*** Opening of Data extracts ***
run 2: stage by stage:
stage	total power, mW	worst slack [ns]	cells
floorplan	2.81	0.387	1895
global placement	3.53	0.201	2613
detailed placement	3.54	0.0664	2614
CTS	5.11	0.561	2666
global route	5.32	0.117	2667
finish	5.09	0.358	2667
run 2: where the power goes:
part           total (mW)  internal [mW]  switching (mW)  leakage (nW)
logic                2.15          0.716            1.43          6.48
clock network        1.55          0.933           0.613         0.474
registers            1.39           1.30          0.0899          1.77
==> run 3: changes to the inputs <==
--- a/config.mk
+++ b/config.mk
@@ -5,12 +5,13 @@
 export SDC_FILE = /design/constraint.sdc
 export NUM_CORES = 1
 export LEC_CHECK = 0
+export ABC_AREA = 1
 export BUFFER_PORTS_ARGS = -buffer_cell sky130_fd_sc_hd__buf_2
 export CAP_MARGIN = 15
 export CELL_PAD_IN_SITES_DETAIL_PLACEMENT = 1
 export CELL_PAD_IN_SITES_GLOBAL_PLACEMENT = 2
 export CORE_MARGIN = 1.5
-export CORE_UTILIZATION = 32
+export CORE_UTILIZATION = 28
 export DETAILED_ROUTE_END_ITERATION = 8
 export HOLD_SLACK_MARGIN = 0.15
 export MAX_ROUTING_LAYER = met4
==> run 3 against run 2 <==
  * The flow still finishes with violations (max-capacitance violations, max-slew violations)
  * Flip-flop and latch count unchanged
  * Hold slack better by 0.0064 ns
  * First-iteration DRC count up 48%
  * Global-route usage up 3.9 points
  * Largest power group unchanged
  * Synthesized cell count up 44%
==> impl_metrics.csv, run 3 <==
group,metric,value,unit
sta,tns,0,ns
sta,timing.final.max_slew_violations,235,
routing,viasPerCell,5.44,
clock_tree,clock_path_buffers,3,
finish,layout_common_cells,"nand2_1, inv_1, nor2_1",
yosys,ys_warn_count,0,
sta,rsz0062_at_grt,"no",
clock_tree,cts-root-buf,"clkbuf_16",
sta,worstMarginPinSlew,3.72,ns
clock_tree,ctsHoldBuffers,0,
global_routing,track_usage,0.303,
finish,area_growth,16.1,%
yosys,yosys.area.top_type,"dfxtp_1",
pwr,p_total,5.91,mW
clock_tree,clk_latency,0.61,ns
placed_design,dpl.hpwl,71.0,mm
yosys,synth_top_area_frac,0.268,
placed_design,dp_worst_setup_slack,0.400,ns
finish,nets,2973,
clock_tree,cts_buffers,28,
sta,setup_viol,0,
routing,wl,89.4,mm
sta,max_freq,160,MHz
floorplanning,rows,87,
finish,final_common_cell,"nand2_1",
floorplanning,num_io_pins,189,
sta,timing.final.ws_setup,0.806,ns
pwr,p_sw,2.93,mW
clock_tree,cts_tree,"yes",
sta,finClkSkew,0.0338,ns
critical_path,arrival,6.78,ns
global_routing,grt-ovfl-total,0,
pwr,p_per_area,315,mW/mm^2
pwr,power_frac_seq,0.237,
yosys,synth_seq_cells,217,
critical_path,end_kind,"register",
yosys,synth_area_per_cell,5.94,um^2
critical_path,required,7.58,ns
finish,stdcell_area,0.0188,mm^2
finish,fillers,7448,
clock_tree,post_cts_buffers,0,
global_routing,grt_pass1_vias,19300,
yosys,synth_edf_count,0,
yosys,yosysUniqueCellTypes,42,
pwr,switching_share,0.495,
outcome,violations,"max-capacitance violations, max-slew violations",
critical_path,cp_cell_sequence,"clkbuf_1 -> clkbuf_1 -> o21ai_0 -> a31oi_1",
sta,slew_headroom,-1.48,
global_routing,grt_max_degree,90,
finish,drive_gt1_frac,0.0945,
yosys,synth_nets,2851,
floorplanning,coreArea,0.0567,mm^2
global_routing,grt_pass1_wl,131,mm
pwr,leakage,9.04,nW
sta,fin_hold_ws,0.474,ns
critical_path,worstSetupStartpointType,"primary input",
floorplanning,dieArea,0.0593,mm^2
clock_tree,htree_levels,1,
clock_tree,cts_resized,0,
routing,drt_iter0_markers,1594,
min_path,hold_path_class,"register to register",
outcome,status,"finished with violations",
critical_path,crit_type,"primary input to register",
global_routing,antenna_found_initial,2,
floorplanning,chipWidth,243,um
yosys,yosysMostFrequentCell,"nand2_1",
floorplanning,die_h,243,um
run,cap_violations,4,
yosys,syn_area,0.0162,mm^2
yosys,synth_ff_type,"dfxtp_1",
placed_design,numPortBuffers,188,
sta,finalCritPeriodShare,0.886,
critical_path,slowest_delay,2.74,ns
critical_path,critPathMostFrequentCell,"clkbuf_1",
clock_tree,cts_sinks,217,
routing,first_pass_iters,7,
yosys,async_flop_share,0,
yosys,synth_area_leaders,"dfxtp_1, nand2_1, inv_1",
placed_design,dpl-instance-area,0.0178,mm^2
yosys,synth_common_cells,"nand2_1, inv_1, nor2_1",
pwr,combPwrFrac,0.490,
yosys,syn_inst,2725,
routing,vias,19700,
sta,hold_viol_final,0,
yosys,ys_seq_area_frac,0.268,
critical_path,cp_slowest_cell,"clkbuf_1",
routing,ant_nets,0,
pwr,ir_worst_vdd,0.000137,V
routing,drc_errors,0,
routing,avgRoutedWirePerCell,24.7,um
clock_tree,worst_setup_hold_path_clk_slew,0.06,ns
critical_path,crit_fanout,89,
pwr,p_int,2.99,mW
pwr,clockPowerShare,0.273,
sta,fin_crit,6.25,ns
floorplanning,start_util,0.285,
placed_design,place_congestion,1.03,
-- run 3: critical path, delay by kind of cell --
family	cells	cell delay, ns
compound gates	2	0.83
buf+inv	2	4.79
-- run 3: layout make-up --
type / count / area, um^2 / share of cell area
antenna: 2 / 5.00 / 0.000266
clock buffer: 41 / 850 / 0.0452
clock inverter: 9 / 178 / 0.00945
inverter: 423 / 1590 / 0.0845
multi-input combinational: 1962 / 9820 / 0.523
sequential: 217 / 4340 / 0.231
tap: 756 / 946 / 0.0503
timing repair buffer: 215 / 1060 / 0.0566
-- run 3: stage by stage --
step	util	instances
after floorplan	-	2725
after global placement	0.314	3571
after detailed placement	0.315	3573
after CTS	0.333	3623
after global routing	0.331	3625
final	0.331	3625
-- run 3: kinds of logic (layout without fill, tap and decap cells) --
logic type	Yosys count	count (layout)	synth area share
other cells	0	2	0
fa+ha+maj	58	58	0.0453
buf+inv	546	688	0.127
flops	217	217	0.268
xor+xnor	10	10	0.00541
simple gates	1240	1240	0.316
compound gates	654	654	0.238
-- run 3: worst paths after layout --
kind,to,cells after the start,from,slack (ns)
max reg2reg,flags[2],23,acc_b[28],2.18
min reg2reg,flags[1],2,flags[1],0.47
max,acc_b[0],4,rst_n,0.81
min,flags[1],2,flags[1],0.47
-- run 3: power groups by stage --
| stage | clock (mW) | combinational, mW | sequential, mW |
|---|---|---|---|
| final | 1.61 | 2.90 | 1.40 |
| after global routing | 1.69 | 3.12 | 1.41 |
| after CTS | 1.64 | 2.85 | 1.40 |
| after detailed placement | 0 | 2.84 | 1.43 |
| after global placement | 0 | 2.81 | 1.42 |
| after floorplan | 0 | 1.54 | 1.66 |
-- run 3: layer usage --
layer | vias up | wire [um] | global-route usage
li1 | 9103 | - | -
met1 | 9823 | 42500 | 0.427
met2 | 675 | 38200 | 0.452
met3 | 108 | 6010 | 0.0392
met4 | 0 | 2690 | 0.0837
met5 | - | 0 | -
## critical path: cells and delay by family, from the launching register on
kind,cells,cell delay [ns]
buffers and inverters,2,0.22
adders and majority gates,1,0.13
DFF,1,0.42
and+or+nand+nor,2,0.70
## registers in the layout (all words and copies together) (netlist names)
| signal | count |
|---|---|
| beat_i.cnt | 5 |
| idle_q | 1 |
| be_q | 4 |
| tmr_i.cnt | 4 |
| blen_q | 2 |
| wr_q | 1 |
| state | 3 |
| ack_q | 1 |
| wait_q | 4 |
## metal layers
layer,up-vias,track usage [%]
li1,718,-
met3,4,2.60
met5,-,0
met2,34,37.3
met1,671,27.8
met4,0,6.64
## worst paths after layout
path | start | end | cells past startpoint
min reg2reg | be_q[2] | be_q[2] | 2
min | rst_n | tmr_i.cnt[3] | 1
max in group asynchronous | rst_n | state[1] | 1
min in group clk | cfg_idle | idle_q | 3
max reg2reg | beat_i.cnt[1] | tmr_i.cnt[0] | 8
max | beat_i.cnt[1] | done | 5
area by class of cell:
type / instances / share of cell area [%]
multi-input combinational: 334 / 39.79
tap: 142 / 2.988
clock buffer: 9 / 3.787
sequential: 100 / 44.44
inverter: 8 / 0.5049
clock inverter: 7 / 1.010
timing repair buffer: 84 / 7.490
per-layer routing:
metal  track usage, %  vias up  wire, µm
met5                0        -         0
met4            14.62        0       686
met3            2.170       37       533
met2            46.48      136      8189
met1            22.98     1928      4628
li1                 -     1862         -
*** Close of Data extracts ***
Exercise prompt
Your answer should be the lines above, from the line containing "export SDC_FILE = /design/constraint.sdc" up to and including the line containing "export DETAILED_ROUTE_END_ITERATION = 8", reproduced exactly and with nothing else.

Result of this task
 export SDC_FILE = /design/constraint.sdc
 export NUM_CORES = 1
 export LEC_CHECK = 0
+export ABC_AREA = 1
 export BUFFER_PORTS_ARGS = -buffer_cell sky130_fd_sc_hd__buf_2
 export CAP_MARGIN = 15
 export CELL_PAD_IN_SITES_DETAIL_PLACEMENT = 1
 export CELL_PAD_IN_SITES_GLOBAL_PLACEMENT = 2
 export CORE_MARGIN = 1.5
-export CORE_UTILIZATION = 32
+export CORE_UTILIZATION = 28
 export DETAILED_ROUTE_END_ITERATION = 8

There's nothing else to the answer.